W ciągu kilku minut całą Wieżę ogarnęło szaleństwo. Zapomniana Egwene stała pod ścianą korytarza w towarzystwie grupki nowicjuszek o zaczerwienionych oczach, podczas gdy siostry wykłócały się podniesionymi głosami, próbując ustalić, co robić. Wychodziło na to, że podmienione zostały dwie partie Wieży, a pogrążone w śnie Brązowe siostry zostały bez swej wiedzy przeniesione wraz z apartamentami na niższe piętro. Natomiast pokoje nowicjuszek – zresztą całkowicie nietknięte – znalazły się na miejscu kwater Brązowych. Kiedy nastąpiła zamiana, żadna z kobiet nie wiedziała, żadna też nie pamiętała najdrobniejszego wrażenia ruchu ani bodaj drgnienia, na dodatek zamiana nie pozostawiła śladu w konstrukcji Wieży. Ucięty równo jak nożem szereg płytek posadzki zlewał się po prostu z granicą sekcji budowli, która została przeniesiona.
„Z każdą chwilą jest coraz gorzej” – pomyślała Egwene, gdy Brązowe siostry doszły do wniosku, że nie pozostaje im nic innego, jak pogodzić się z przemianą. Nie mogły przecież ulokować sióstr w niewielkich pokojach dla nowicjuszek.
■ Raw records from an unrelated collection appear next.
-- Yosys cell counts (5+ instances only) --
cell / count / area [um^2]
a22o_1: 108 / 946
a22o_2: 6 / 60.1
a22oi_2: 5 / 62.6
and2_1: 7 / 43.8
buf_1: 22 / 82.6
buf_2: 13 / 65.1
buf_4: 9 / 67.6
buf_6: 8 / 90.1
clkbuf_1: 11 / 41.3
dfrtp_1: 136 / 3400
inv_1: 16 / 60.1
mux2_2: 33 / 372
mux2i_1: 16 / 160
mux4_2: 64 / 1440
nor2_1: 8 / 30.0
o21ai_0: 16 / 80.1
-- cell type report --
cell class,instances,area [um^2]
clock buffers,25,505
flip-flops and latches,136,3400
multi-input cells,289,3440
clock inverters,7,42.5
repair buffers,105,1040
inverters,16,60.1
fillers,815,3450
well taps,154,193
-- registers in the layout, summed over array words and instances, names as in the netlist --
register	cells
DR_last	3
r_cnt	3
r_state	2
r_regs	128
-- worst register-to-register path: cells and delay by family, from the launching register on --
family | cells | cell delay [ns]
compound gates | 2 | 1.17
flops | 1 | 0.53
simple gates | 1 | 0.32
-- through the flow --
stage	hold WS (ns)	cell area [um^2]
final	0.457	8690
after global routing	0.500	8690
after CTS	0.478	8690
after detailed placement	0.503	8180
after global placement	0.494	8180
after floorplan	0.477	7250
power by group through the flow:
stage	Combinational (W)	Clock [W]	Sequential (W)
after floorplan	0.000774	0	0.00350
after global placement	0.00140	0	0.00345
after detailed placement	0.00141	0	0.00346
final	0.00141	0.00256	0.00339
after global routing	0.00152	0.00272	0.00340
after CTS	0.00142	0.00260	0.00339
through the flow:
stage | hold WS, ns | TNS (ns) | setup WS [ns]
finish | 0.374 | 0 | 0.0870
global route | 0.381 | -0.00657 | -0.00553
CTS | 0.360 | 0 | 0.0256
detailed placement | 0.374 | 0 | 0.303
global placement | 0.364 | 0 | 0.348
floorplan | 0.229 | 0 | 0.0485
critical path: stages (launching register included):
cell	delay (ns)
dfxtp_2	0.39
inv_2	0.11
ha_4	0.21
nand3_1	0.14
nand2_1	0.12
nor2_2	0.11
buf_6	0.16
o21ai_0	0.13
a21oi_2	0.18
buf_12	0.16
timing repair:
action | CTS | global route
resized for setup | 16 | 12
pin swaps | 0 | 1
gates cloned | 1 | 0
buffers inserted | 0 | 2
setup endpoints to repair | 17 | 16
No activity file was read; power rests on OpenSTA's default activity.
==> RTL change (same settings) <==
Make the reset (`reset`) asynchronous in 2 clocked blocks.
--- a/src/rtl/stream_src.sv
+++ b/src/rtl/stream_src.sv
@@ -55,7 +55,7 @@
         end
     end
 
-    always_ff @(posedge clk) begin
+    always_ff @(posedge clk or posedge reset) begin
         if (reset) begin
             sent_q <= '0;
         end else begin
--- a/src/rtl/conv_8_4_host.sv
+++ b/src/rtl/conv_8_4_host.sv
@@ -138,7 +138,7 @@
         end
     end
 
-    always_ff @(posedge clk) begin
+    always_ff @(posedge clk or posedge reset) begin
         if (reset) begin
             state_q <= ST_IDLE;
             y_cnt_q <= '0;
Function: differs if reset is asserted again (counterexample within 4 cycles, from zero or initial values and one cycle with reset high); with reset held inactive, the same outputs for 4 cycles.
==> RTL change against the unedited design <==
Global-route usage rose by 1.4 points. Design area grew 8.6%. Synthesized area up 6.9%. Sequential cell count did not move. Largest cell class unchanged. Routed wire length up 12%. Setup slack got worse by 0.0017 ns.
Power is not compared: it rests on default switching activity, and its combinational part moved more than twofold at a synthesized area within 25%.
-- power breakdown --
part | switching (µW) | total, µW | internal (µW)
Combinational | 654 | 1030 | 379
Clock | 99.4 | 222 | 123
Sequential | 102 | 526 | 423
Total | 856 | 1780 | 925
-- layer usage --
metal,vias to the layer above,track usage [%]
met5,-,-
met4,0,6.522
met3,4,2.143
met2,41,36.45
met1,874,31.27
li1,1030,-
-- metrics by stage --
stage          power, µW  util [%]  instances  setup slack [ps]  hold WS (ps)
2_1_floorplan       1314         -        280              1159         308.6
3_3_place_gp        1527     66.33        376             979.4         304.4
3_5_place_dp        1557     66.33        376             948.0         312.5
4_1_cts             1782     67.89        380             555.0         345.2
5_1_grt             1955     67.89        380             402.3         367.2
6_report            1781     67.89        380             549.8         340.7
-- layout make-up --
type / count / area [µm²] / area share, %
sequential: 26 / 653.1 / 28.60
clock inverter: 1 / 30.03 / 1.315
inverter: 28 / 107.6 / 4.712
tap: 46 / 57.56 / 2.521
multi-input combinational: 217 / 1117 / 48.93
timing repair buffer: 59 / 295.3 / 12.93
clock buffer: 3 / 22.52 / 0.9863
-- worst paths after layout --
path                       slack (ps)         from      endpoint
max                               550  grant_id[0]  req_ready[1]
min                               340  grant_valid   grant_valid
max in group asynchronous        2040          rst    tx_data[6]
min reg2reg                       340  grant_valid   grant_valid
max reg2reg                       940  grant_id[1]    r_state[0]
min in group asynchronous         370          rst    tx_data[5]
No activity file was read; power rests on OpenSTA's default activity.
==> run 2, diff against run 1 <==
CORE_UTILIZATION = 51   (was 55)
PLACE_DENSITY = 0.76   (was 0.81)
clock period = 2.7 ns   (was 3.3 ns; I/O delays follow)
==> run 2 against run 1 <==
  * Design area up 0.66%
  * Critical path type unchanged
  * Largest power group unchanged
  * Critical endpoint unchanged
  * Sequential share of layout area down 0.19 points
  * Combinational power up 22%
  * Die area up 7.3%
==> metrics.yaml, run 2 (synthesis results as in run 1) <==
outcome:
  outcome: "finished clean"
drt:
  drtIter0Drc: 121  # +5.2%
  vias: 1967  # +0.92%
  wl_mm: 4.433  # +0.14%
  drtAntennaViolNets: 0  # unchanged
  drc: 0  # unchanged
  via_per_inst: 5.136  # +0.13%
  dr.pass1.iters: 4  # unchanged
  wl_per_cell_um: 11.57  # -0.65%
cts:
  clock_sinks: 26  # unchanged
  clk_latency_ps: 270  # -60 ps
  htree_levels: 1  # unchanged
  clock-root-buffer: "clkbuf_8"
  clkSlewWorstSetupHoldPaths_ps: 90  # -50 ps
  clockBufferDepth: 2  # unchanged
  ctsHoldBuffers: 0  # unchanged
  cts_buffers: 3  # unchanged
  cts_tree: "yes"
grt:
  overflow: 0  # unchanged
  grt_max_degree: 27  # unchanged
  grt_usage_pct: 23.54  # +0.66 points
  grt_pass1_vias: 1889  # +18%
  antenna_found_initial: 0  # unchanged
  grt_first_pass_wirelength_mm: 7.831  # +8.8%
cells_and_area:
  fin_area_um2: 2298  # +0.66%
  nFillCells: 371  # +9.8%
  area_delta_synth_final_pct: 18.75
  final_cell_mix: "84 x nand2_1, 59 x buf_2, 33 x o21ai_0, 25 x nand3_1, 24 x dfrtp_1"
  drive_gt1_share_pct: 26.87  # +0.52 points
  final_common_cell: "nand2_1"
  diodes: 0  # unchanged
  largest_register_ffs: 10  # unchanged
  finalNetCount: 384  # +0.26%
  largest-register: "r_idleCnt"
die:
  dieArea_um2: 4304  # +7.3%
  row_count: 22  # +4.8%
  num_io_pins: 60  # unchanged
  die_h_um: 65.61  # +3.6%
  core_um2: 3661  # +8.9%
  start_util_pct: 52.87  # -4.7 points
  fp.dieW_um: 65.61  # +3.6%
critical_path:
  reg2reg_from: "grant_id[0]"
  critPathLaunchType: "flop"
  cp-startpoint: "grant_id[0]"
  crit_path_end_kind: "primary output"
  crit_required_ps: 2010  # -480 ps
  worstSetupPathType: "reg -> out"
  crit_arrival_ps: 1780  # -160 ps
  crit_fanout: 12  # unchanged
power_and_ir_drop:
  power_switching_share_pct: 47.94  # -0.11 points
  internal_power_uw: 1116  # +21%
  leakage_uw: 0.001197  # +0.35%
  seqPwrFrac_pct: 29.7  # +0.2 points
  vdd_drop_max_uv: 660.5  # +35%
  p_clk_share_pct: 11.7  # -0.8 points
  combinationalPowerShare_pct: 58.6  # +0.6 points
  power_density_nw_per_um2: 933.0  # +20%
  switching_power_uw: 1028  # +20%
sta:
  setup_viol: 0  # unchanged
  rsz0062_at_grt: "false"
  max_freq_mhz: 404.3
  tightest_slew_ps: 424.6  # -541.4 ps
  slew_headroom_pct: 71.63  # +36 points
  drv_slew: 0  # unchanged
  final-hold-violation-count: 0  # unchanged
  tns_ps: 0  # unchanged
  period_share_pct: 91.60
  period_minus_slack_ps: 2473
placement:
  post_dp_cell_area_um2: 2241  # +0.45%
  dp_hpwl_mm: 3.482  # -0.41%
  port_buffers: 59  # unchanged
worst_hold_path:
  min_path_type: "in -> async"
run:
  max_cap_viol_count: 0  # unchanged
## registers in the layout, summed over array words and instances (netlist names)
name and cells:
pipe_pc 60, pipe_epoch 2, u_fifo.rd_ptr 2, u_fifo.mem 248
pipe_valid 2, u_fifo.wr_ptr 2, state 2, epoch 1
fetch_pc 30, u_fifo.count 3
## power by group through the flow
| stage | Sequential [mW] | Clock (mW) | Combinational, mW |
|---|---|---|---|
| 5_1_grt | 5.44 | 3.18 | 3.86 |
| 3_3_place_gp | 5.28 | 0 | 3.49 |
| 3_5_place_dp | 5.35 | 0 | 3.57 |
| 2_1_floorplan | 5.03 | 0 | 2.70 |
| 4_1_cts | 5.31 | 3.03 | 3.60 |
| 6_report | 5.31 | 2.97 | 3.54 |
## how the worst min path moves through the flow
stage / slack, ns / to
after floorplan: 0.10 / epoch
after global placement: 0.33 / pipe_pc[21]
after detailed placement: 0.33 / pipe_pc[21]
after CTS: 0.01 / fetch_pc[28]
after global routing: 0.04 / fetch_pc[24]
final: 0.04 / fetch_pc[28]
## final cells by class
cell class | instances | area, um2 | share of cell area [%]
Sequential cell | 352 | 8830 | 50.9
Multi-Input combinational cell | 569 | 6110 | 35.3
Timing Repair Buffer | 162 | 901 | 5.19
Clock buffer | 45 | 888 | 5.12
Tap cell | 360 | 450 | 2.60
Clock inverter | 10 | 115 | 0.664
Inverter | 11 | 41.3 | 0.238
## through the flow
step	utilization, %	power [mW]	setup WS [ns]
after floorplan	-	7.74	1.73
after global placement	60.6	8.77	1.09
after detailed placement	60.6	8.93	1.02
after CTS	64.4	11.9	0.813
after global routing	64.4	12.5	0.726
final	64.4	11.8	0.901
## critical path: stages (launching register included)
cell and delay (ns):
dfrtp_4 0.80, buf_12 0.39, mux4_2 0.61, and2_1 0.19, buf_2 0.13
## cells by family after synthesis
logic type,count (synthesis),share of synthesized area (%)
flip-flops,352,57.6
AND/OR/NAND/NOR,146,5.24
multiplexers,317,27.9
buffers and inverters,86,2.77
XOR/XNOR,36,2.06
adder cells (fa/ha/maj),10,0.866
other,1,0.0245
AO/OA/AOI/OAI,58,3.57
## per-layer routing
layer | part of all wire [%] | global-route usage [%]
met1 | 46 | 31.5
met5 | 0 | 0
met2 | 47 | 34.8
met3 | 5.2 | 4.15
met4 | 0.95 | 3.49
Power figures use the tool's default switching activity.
File: src/rtl/gate_bist_pkg.sv
// Shared types and constants for the 2-input gate BIST sequencer.
package gate_bist_pkg;

    typedef enum logic [1:0] {
        IDLE   = 2'd0,
        SETTLE = 2'd1,
        SAMPLE = 2'd2,
        FINISH = 2'd3
    } state_t;

    localparam int NUM_PATTERNS = 4;

    // Expected truth tables, bit index = {a,b}.
    localparam logic [3:0] TT_AND  = 4'b1000;
    localparam logic [3:0] TT_OR   = 4'b1110;
    localparam logic [3:0] TT_XOR  = 4'b0110;
    localparam logic [3:0] TT_NAND = 4'b0111;

endpackage

File: src/rtl/gate_bist_timer.sv
// Settle down-counter: load a count, decrement while enabled, expire at zero.
module gate_bist_timer #(
    parameter int W = 4
) (
    input  logic         clk,
    input  logic         rst,
    input  logic         load,
    input  logic         en,
    input  logic [W-1:0] load_val,
    output logic         expire
);

    logic [W-1:0] count_q;
    logic [W-1:0] count_d;

    always_comb begin
        count_d = count_q;
        if (load) begin
            count_d = load_val;
        end else if (en && (count_q != '0)) begin
            count_d = count_q - 1'b1;
        end
    end

    always_ff @(posedge clk) begin
        if (rst) begin
            count_q <= '0;
        end else begin
            count_q <= count_d;
        end
    end

    assign expire = (count_q == '0);

endmodule

File: src/rtl/gate_bist_ctrl.sv
// BIST sequencer: walks {a,b} through 00..11, samples the gate, scores the truth table.
// Optional macro GATE_BIST_LOOP_EN adds loop_mode for back-to-back repeated runs.
module gate_bist_ctrl
    import gate_bist_pkg::*;
#(
    parameter int         SETTLE_CYCLES = 2,
    parameter logic [3:0] EXPECT_TT     = TT_AND
) (
    input  logic       clk,
    input  logic       rst,
    input  logic       start,
`ifdef GATE_BIST_LOOP_EN
    input  logic       loop_mode,
`endif
    output logic       dut_a,
    output logic       dut_b,
    input  logic       dut_y,
    output logic       busy,
    output logic       done,
    output logic       pass,
    output logic [3:0] fail_vec,
    output logic [2:0] err_count,
    output state_t     dbg_state
);

    // start is taken only in IDLE; busy covers SETTLE..FINISH; done is the FINISH cycle.
    localparam logic [3:0] SETTLE_LOAD = 4'(SETTLE_CYCLES - 1);
    // On a loop restart the FINISH cycle already holds pattern 00, so one settle cycle is spent.
    localparam logic [3:0] LOOP_LOAD   = (SETTLE_CYCLES > 1) ? 4'(SETTLE_CYCLES - 2) : 4'd0;

    state_t     state_q, state_d;
    logic [1:0] idx_q, idx_d;
    logic [1:0] dut_ab_q, dut_ab_d;
    logic [3:0] fail_vec_q, fail_vec_d;
    logic [2:0] err_count_q, err_count_d;
    logic       pass_q, pass_d;

    logic       loop_req;
    logic       mismatch;
    logic       last_pat;
    logic       timer_load;
    logic       timer_en;
    logic [3:0] timer_val;
    logic       timer_expire;

`ifdef GATE_BIST_LOOP_EN
    assign loop_req = loop_mode;
`else
    assign loop_req = 1'b0;
`endif

    assign mismatch = (dut_y != EXPECT_TT[idx_q]);
    assign last_pat = (idx_q == 2'(NUM_PATTERNS - 1));

    gate_bist_timer #(.W(4)) u_timer (
        .clk      (clk),
        .rst      (rst),
        .load     (timer_load),
        .en       (timer_en),
        .load_val (timer_val),
        .expire   (timer_expire)
    );

    always_ff @(posedge clk) begin
        if (rst) begin
            state_q     <= IDLE;
            idx_q       <= 2'd0;
            dut_ab_q    <= 2'd0;
            fail_vec_q  <= 4'd0;
            err_count_q <= 3'd0;
            pass_q      <= 1'b0;
        end else begin
            state_q     <= state_d;
            idx_q       <= idx_d;
            dut_ab_q    <= dut_ab_d;
            fail_vec_q  <= fail_vec_d;
            err_count_q <= err_count_d;
            pass_q      <= pass_d;
        end
    end

    always_comb begin
        state_d = state_q;
        case (state_q)
            IDLE:    if (start) state_d = SETTLE;
            SETTLE:  if (timer_expire) state_d = SAMPLE;
            SAMPLE:  state_d = last_pat ? FINISH : SETTLE;
            FINISH: begin
                if (loop_req) state_d = (SETTLE_CYCLES == 1) ? SAMPLE : SETTLE;
                else          state_d = IDLE;
            end
            default: state_d = IDLE;
        endcase
    end

    always_comb begin
        idx_d       = idx_q;
        dut_ab_d    = dut_ab_q;
        fail_vec_d  = fail_vec_q;
        err_count_d = err_count_q;
        pass_d      = pass_q;
        case (state_q)
            IDLE: begin
                if (start) begin
                    idx_d       = 2'd0;
                    dut_ab_d    = 2'd0;
                    fail_vec_d  = 4'd0;
                    err_count_d = 3'd0;
                    pass_d      = 1'b0;
                end
            end
            SAMPLE: begin
                if (mismatch) begin
                    fail_vec_d[idx_q] = 1'b1;
                    err_count_d       = err_count_q + 3'd1;
                end
                if (last_pat) begin
                    pass_d = (fail_vec_d == 4'd0);
                    if (loop_req) dut_ab_d = 2'd0;
                end else begin
                    idx_d    = idx_q + 2'd1;
                    dut_ab_d = idx_q + 2'd1;
                end
            end
            FINISH: begin
                dut_ab_d = 2'd0;
                if (loop_req) begin
                    idx_d       = 2'd0;
                    fail_vec_d  = 4'd0;
                    err_count_d = 3'd0;
                end
            end
            default: ;
        endcase
    end

    always_comb begin
        timer_load = ((state_q == IDLE) && start)
                   || ((state_q == SAMPLE) && !last_pat)
                   || ((state_q == FINISH) && loop_req);
        timer_val  = (state_q == FINISH) ? LOOP_LOAD : SETTLE_LOAD;
        timer_en   = (state_q == SETTLE);
        busy       = (state_q != IDLE);
        done       = (state_q == FINISH);
        dut_a      = dut_ab_q[1];
        dut_b      = dut_ab_q[0];
        pass       = pass_q;
        fail_vec   = fail_vec_q;
        err_count  = err_count_q;
        dbg_state  = state_q;
    end

endmodule
File: src/rtl/ysyx_22040759_ifu_if.sv
// ysyx_22040759_ifu_if
//   Groups the fetch unit's handshake ports: the instruction-memory request and
//   response channel, the instruction hand-off to decode, and the redirect input
//   from execute.
//   master : the fetch unit (drives requests, instructions, fetch_misalign)
//   slave  : the environment (memory, decode, execute)
//
//   imem_req_valid/ready/addr : one-word fetch request, addr is the PC
//   imem_rsp_valid/data       : fetched word; memory never back-pressures it
//   inst_valid/ready, inst_o, pc_o : buffered instruction and its PC to decode
//   redirect_valid/pc         : one-cycle PC change from execute
//   fetch_misalign            : misaligned redirect target trapped
interface ysyx_22040759_ifu_if;
    logic        imem_req_valid;
    logic        imem_req_ready;
    logic [63:0] imem_req_addr;
    logic        imem_rsp_valid;
    logic [31:0] imem_rsp_data;
    logic        inst_valid;
    logic        inst_ready;
    logic [31:0] inst_o;
    logic [63:0] pc_o;
    logic        redirect_valid;
    logic [63:0] redirect_pc;
    logic        fetch_misalign;

    modport master (
        output imem_req_valid, imem_req_addr, inst_valid, inst_o, pc_o, fetch_misalign,
        input  imem_req_ready, imem_rsp_valid, imem_rsp_data, inst_ready,
               redirect_valid, redirect_pc
    );

    modport slave (
        input  imem_req_valid, imem_req_addr, inst_valid, inst_o, pc_o, fetch_misalign,
        output imem_req_ready, imem_rsp_valid, imem_rsp_data, inst_ready,
               redirect_valid, redirect_pc
    );
endinterface

File: src/rtl/ysyx_22040759_ifu.sv
// ysyx_22040759_ifu
//   Instruction fetch unit. Owns the PC, issues one word fetch at a time to
//   instruction memory, buffers the returned word and hands it with its PC to
//   decode. A redirect from execute reloads the PC and throws away any fetch
//   it made stale; a response for a request already in flight is swallowed
//   via the drop flag.
//
//   Ports: clk, rst_n (async, active low) and bus (ysyx_22040759_ifu_if.master).
//   Parameter RESET_PC: PC of the first fetch after reset.
//
//   Build option YSYX_22040759_IFU_MISALIGN_EN: when defined, a redirect to a
//   non word-aligned target parks the unit in TRAP with fetch_misalign high
//   until an aligned redirect arrives. When undefined, the low two target bits
//   are cleared and fetch_misalign is tied low.
module ysyx_22040759_ifu #(
    parameter logic [63:0] RESET_PC = 64'h0000_0000_8000_0000
) (
    input  logic                      clk,
    input  logic                      rst_n,
    ysyx_22040759_ifu_if.master       bus
);

    typedef enum logic [2:0] {
        S_IDLE = 3'd0,
        S_REQ  = 3'd1,
        S_WAIT = 3'd2,
        S_HOLD = 3'd3
`ifdef YSYX_22040759_IFU_MISALIGN_EN
        ,
        S_TRAP = 3'd4
`endif
    } state_e;

    state_e      state_q, state_d;
    logic [63:0] pc_q, pc_d;
    logic [31:0] inst_buf_q, inst_buf_d;
    logic        drop_q, drop_d;

    logic [63:0] redir_pc;
    logic        in_flight;
    logic        req_valid;
    logic        inst_valid;
    logic        misalign;

`ifdef YSYX_22040759_IFU_MISALIGN_EN
    logic        redir_misalign;
    assign redir_pc       = bus.redirect_pc;
    assign redir_misalign = (bus.redirect_pc[1:0] != 2'b00);
`else
    assign redir_pc       = bus.redirect_pc & ~64'h3;
`endif

    // A request is still owed a response after this edge: it is being
    // accepted now, or it is outstanding and its response is not here yet.
    always_comb begin
        in_flight = 1'b0;
        case (state_q)
            S_REQ:   in_flight = bus.imem_req_ready;
            S_WAIT:  in_flight = !bus.imem_rsp_valid;
`ifdef YSYX_22040759_IFU_MISALIGN_EN
            S_TRAP:  in_flight = drop_q && !bus.imem_rsp_valid;
`endif
            default: in_flight = 1'b0;
        endcase
    end

    // State register
    always_ff @(posedge clk or negedge rst_n) begin
        if (!rst_n) begin
            state_q    <= S_IDLE;
            pc_q       <= RESET_PC;
            inst_buf_q <= '0;
            drop_q     <= 1'b0;
        end else begin
            state_q    <= state_d;
            pc_q       <= pc_d;
            inst_buf_q <= inst_buf_d;
            drop_q     <= drop_d;
        end
    end

    // Next-state logic; a redirect overrides the normal flow everywhere but IDLE.
    always_comb begin
        state_d    = state_q;
        pc_d       = pc_q;
        inst_buf_d = inst_buf_q;
        drop_d     = drop_q;
        if (state_q != S_IDLE && bus.redirect_valid) begin
            pc_d   = redir_pc;
            // Any request still owed a response must have that response eaten.
            drop_d = in_flight;
`ifdef YSYX_22040759_IFU_MISALIGN_EN
            if (redir_misalign)  state_d = S_TRAP;
            else if (in_flight)  state_d = S_WAIT;
            else                 state_d = S_REQ;
`else
            state_d = in_flight ? S_WAIT : S_REQ;
`endif
        end else begin
            case (state_q)
                S_IDLE: state_d = S_REQ;
                S_REQ: begin
                    if (bus.imem_req_ready) state_d = S_WAIT;
                end
                S_WAIT: begin
                    if (bus.imem_rsp_valid) begin
                        if (drop_q) begin
                            drop_d  = 1'b0;
                            state_d = S_REQ;
                        end else begin
                            inst_buf_d = bus.imem_rsp_data;
                            state_d    = S_HOLD;
                        end
                    end
                end
                S_HOLD: begin
                    if (bus.inst_ready) begin
                        pc_d    = pc_q + 64'd4;
                        state_d = S_REQ;
                    end
                end
`ifdef YSYX_22040759_IFU_MISALIGN_EN
                // Parked; only soak up a stale response still on its way.
                S_TRAP: begin
                    if (drop_q && bus.imem_rsp_valid) drop_d = 1'b0;
                end
`endif
                default: state_d = S_IDLE;
            endcase
        end
    end

    // Outputs decoded from the current state
    always_comb begin
        req_valid  = 1'b0;
        inst_valid = 1'b0;
        misalign   = 1'b0;
        case (state_q)
            S_REQ:   req_valid  = 1'b1;
            S_HOLD:  inst_valid = 1'b1;
`ifdef YSYX_22040759_IFU_MISALIGN_EN
            S_TRAP:  misalign   = 1'b1;
`endif
            default: ;
        endcase
    end

    assign bus.imem_req_valid = req_valid;
    assign bus.imem_req_addr  = pc_q;
    assign bus.inst_valid     = inst_valid;
    assign bus.inst_o         = inst_buf_q;
    assign bus.pc_o           = pc_q;
    assign bus.fetch_misalign = misalign;

endmodule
Ale przy takim rozwiązaniu kwatery sióstr zostaną podzielone, połowa będzie mieszkać w jednym skrzydle, połowa na starym miejscu – a poza tym będą miały wśród siebie gromadkę nowicjuszek. Co zresztą, jak pomyślała Egwene, będzie jawnym symbolem znacznie bardziej niejawnych podziałów, które trapiły Ajah.
W końcu wyczerpana Egwene i pozostałe nowicjuszki zostały odesłane do łóżek – od których teraz dzieliło je wiele kondygnacji schodów.